((
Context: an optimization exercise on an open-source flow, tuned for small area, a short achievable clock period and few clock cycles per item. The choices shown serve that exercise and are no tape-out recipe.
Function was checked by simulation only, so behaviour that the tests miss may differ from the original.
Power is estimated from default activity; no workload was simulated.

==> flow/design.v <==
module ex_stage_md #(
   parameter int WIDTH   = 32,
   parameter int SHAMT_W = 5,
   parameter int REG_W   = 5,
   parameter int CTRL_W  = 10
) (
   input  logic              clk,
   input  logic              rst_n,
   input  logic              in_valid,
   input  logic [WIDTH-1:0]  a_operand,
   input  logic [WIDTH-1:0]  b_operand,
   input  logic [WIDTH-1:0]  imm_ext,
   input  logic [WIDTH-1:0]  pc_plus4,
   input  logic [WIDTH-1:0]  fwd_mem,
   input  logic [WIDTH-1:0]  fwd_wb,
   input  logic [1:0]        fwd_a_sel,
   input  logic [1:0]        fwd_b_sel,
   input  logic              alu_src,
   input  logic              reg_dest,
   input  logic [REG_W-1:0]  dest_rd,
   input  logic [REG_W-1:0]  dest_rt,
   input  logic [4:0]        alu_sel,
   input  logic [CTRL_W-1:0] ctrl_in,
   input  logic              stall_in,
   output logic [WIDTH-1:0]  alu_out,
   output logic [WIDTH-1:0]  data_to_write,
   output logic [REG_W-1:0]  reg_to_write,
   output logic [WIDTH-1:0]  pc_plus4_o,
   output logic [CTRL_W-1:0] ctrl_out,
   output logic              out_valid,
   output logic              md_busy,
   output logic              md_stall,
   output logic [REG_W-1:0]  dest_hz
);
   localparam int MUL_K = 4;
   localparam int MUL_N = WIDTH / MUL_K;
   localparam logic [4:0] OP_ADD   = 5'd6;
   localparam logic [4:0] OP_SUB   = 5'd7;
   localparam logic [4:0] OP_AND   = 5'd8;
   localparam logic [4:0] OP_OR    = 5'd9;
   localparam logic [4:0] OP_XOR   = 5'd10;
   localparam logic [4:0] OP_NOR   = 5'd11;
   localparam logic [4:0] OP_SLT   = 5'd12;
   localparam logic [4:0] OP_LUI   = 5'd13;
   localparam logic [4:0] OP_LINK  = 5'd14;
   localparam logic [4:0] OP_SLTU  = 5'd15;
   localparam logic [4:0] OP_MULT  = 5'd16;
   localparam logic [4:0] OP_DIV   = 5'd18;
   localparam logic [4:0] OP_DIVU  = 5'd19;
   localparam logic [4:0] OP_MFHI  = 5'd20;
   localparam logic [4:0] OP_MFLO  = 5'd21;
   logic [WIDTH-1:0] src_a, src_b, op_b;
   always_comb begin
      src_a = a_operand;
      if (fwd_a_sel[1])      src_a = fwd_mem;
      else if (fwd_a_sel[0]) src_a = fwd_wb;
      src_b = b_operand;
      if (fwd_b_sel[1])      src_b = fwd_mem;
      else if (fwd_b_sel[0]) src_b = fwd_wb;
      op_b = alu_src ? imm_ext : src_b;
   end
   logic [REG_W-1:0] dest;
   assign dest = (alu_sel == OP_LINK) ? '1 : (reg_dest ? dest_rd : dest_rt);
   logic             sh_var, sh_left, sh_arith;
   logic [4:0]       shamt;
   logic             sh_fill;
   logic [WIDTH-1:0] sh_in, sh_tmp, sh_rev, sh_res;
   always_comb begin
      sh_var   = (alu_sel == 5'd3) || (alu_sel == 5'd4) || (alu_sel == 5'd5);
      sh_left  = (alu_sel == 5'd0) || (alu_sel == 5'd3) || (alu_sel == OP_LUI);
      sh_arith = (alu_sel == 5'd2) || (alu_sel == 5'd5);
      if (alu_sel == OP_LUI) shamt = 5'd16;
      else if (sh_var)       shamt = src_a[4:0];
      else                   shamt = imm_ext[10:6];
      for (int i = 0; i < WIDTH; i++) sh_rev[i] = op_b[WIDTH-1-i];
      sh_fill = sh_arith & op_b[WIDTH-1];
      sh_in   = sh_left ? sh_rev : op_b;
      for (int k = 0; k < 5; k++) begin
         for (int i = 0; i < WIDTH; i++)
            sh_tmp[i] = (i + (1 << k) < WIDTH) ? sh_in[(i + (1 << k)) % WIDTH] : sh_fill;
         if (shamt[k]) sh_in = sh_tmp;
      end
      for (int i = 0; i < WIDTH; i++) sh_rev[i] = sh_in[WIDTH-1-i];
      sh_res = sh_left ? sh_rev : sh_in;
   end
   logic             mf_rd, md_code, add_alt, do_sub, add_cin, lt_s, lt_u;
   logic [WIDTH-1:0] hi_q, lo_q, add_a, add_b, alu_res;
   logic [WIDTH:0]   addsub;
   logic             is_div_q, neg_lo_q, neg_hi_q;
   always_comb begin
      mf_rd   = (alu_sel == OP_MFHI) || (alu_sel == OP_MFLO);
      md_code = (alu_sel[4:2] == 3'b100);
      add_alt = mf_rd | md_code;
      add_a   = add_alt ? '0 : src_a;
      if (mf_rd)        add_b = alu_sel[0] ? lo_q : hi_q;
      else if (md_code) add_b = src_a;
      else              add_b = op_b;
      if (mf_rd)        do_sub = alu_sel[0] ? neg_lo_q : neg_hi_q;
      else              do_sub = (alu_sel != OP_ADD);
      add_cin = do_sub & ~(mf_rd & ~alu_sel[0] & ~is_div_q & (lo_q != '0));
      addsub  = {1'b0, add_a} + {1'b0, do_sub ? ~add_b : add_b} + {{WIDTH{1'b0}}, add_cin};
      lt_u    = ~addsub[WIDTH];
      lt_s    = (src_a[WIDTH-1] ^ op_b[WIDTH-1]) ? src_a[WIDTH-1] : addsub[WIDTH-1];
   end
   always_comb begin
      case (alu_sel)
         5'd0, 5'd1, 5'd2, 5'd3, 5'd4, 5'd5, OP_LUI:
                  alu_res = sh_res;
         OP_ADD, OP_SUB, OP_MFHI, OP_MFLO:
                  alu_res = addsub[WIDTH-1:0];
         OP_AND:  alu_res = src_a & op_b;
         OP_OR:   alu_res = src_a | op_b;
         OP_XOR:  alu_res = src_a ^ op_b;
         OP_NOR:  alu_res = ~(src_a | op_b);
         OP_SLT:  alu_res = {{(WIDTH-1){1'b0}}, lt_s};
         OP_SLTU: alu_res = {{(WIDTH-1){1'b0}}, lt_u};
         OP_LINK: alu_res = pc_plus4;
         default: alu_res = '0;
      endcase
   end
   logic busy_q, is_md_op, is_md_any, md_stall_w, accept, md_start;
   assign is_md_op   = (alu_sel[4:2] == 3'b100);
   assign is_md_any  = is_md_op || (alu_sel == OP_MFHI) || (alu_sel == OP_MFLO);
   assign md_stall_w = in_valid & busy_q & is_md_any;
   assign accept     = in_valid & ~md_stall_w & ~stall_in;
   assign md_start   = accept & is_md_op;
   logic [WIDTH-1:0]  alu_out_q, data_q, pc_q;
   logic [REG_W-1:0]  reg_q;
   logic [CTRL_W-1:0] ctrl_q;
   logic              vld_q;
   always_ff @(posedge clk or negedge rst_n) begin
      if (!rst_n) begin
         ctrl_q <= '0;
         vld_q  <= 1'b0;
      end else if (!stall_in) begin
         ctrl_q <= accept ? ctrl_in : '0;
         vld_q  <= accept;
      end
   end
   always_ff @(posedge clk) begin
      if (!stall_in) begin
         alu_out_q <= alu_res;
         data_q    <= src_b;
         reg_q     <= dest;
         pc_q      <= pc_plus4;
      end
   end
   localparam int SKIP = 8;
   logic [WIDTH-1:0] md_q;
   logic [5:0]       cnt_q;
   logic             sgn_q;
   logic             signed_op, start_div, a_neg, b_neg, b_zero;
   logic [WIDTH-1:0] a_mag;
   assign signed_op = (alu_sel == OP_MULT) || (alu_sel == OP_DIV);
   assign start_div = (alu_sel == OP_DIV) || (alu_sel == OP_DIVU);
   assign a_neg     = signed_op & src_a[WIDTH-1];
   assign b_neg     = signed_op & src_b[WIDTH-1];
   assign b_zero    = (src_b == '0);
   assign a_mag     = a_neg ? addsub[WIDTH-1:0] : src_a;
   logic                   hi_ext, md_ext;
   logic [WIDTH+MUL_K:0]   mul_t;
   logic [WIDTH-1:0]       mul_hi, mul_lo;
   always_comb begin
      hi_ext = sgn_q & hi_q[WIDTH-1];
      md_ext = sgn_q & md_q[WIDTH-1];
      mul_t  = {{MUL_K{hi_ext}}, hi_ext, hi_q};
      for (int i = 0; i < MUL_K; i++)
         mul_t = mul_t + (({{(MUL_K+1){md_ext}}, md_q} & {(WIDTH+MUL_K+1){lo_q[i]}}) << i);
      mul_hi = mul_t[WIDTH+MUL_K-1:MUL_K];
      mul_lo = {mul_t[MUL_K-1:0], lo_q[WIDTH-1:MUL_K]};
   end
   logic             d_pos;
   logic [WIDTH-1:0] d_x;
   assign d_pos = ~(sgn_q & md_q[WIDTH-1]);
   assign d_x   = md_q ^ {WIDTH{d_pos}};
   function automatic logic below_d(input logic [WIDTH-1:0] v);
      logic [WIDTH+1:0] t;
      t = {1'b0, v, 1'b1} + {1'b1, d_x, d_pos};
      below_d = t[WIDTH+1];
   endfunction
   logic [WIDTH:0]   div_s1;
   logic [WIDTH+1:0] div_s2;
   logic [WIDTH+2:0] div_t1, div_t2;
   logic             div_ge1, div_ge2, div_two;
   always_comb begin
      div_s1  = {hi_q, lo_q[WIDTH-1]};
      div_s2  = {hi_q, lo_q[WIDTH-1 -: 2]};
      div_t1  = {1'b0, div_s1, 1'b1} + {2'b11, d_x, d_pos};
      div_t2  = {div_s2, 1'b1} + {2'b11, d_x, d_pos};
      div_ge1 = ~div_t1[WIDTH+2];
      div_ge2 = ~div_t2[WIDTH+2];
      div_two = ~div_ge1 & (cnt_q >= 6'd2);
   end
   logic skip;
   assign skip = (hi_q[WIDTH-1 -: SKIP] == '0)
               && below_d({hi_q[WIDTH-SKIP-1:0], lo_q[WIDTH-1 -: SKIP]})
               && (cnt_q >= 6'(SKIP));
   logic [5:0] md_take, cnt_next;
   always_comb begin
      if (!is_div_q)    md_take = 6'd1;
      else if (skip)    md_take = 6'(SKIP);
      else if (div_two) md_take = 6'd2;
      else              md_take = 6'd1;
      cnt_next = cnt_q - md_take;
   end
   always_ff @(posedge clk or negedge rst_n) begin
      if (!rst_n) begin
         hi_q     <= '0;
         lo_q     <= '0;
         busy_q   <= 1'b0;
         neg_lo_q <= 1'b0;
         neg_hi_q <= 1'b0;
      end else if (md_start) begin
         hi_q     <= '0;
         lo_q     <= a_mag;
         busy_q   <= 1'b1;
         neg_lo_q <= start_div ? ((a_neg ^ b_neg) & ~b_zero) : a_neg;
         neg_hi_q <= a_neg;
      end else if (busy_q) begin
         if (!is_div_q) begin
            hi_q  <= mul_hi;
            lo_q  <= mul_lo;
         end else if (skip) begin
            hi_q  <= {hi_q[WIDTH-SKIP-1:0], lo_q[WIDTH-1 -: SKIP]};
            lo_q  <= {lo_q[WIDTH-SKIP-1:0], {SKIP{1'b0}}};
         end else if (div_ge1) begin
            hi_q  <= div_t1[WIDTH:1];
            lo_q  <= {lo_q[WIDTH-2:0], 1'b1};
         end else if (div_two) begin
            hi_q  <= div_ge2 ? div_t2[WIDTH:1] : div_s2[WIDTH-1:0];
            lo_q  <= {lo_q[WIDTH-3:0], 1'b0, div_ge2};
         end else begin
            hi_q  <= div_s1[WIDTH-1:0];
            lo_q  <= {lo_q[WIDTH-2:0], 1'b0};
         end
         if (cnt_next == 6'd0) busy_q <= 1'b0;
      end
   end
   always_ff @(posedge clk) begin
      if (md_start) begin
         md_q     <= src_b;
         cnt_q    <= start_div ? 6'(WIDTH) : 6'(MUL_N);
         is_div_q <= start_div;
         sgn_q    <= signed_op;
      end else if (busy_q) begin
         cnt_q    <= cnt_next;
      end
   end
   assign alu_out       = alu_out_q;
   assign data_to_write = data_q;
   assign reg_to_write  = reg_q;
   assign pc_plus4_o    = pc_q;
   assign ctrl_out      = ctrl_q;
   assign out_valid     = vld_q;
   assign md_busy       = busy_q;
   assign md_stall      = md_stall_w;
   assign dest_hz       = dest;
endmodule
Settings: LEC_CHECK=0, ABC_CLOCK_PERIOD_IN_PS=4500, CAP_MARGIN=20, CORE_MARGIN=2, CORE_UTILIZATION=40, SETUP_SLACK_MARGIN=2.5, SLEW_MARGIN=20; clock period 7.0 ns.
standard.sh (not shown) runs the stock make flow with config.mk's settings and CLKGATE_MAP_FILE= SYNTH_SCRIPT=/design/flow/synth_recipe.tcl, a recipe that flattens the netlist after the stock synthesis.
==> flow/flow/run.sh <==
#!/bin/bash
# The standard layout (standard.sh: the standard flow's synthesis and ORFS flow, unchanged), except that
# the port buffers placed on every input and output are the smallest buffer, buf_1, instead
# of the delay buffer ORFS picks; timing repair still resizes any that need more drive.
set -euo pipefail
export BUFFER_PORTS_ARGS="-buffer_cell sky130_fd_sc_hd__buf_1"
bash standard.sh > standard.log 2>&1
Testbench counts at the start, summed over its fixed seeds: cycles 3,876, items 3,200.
))
◆ **Assignment**
Taking the entries above, print exactly the lines starting at the line with "localparam logic [4:0] OP_LUI" and ending at the line with "else if (fwd_a_sel[0]) src_a = fwd_wb;", both included.

◆ **Reply**
   localparam logic [4:0] OP_LUI   = 5'd13;
   localparam logic [4:0] OP_LINK  = 5'd14;
   localparam logic [4:0] OP_SLTU  = 5'd15;
   localparam logic [4:0] OP_MULT  = 5'd16;
   localparam logic [4:0] OP_DIV   = 5'd18;
   localparam logic [4:0] OP_DIVU  = 5'd19;
   localparam logic [4:0] OP_MFHI  = 5'd20;
   localparam logic [4:0] OP_MFLO  = 5'd21;
   logic [WIDTH-1:0] src_a, src_b, op_b;
   always_comb begin
      src_a = a_operand;
      if (fwd_a_sel[1])      src_a = fwd_mem;
      else if (fwd_a_sel[0]) src_a = fwd_wb;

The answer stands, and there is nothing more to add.